I always wonder it is worth it not to pursue my 'dream' career. I always pondered: "Maybe I can balance work and home well. " But I know for my own race at this season, they really need me. I struggled, I argued with GOD, I begged Him for strength and wisdom, I cried in desperation.
He is so good to me! He knows me in and out, my strengths, my weaknesses, my everything . He carried me thru all my trials, my doubts, my procrastination. He is so patient with my learning journey.

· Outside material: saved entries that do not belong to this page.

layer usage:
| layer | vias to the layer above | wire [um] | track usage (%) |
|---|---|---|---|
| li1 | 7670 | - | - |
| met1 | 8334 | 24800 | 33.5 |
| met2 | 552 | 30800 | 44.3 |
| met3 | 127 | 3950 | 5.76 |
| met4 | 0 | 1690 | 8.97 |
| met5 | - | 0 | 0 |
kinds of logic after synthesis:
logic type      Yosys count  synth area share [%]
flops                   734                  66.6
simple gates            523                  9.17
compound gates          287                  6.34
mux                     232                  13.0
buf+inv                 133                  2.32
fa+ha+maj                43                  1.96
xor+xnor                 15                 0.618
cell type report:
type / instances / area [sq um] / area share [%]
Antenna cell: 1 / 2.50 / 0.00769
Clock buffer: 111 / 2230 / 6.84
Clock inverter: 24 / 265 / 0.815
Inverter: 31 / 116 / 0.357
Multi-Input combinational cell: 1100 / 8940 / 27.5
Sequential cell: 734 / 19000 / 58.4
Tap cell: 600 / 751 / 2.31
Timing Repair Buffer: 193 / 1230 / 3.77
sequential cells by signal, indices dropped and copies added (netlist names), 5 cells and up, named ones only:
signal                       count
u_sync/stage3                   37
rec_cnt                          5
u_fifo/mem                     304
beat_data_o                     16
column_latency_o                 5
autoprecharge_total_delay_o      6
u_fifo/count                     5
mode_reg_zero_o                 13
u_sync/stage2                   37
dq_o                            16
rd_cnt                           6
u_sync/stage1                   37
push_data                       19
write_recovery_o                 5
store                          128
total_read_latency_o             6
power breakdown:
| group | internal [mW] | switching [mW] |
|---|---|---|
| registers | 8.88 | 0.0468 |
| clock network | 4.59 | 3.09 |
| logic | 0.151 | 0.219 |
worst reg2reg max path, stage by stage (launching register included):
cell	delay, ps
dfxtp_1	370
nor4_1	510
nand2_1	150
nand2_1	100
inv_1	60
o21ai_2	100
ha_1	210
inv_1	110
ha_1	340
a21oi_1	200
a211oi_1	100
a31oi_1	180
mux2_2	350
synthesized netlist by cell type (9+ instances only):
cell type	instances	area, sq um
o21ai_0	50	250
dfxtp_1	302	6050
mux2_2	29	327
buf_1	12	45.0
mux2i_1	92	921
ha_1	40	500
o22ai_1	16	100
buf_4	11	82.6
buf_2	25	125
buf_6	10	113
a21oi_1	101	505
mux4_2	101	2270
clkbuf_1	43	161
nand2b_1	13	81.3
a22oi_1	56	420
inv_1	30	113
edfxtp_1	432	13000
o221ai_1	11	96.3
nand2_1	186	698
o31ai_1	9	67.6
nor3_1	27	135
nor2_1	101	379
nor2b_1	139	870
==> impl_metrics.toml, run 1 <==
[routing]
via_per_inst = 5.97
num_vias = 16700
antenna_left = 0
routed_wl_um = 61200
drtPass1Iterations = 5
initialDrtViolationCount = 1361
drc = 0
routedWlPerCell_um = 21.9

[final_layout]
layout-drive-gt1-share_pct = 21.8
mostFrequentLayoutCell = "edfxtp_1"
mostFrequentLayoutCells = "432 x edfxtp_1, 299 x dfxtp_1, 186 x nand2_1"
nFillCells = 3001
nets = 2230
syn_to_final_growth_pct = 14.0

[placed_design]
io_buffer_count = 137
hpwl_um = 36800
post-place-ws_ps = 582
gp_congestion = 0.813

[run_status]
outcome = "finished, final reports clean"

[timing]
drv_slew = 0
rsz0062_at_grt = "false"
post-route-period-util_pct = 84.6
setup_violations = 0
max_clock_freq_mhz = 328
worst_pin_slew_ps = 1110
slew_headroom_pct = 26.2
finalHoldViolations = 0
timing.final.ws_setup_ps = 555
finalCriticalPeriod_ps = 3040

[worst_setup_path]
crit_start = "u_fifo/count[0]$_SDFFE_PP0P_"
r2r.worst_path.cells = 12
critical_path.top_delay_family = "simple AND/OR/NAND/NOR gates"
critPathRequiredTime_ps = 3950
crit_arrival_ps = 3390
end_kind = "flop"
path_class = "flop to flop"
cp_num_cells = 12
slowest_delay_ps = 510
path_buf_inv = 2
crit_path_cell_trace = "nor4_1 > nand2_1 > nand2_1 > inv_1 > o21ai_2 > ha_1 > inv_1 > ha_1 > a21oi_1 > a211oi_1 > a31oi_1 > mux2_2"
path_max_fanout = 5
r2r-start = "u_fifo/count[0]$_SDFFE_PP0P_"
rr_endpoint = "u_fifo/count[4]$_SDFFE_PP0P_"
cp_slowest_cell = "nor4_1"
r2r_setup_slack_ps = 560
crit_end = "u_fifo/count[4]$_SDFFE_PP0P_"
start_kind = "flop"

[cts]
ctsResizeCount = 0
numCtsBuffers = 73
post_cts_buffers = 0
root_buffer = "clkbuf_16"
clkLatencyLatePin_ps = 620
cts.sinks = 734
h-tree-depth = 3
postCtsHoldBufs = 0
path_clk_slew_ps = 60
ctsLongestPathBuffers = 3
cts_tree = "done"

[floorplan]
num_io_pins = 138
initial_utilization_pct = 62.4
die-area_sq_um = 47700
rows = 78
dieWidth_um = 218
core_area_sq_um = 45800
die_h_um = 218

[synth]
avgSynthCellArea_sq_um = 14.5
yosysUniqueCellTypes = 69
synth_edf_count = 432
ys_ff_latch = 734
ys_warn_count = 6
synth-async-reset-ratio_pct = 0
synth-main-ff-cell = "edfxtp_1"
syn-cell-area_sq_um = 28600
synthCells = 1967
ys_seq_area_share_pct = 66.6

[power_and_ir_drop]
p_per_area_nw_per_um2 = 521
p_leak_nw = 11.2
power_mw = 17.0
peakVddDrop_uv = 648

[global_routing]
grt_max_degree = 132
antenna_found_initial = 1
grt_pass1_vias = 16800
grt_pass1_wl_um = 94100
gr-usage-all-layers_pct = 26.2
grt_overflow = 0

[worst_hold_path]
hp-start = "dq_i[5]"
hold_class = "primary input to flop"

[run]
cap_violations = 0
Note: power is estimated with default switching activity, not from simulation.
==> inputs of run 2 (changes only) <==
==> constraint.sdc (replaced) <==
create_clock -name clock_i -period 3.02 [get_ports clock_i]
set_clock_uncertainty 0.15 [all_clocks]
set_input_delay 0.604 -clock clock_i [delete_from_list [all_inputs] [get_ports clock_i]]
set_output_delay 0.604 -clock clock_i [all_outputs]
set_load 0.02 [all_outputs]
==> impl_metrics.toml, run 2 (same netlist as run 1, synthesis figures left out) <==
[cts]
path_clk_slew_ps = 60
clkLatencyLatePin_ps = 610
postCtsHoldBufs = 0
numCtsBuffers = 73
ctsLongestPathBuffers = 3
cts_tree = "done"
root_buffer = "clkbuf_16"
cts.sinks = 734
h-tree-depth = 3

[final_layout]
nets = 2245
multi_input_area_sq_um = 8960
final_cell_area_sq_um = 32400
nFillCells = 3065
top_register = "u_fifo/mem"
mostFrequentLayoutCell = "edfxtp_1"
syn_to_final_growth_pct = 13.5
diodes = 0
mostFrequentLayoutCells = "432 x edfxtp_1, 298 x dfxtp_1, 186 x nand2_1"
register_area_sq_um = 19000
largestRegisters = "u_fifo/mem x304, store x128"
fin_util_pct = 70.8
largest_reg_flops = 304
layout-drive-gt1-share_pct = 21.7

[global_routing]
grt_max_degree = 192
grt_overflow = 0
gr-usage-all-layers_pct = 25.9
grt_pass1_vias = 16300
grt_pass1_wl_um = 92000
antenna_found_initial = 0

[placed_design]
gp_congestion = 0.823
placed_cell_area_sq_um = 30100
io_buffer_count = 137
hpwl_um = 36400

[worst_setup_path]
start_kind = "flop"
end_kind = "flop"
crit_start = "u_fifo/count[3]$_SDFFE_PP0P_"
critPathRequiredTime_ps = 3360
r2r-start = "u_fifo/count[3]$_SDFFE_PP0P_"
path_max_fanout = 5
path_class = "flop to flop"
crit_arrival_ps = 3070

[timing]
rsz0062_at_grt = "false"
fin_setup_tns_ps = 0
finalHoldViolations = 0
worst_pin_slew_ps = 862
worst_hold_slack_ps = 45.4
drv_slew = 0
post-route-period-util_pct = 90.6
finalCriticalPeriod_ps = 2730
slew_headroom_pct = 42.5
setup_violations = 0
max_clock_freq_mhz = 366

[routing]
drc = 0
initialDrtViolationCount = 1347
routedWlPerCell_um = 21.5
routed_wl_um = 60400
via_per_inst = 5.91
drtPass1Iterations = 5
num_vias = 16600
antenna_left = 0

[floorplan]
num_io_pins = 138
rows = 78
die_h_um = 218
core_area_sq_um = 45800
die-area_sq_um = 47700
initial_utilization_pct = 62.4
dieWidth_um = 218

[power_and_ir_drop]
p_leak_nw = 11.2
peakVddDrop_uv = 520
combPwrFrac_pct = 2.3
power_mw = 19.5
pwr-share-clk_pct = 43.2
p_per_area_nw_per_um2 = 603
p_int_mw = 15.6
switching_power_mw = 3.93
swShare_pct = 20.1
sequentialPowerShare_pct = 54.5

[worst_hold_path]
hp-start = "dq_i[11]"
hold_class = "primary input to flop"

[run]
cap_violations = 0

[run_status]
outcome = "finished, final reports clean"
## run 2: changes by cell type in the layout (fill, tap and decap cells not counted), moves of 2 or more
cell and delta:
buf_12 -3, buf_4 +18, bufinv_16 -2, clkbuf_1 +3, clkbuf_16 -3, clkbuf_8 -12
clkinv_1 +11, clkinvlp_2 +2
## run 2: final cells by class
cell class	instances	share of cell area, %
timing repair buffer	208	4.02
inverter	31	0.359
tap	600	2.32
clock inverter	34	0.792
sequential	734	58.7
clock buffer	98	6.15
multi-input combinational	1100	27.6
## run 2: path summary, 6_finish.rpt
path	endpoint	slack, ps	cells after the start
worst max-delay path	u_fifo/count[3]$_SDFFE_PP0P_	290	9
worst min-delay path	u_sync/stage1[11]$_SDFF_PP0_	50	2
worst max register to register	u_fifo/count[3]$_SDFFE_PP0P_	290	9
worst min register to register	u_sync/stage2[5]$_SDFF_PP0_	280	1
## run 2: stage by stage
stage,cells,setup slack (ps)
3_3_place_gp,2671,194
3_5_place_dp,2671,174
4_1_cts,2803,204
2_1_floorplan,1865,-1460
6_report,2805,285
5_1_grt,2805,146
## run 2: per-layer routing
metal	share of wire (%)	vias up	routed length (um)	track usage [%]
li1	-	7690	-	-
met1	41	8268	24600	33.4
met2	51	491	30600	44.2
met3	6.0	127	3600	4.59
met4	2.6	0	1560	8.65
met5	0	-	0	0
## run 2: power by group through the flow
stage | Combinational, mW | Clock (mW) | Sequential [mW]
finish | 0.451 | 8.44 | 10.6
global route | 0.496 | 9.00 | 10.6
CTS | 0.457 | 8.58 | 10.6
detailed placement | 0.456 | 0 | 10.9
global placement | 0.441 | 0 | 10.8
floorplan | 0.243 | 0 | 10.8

Yesterday, Val told me she got full marks for her Math exams! She was so thrilled and I was overwhelmed with thanksgiving! I still remembered I uttered a prayer under my breath that Lord will help us through this revision cos I was overwhelmed!! Val has been pretty careless in her math... History shows that. But she prayed for this 'deliverance ' and I'm thankful that she sees this episode as a 'miracle' in her life! A story, a living testimony for her to remember our Heavenly Father is indeed faithful, all loving and generous! I certainly hope she learns that simple faith is what she needs in all things.
I thank God that this episode and it has reaffirmed my choice to stay home for this season of my life, to establish my home and raise my children to love God and serve others. I'm feeling the great fulfillment and satisfaction and I know I will excel in everything I do that I can be a blessing to my family and others! And I know He is not finished with me yet!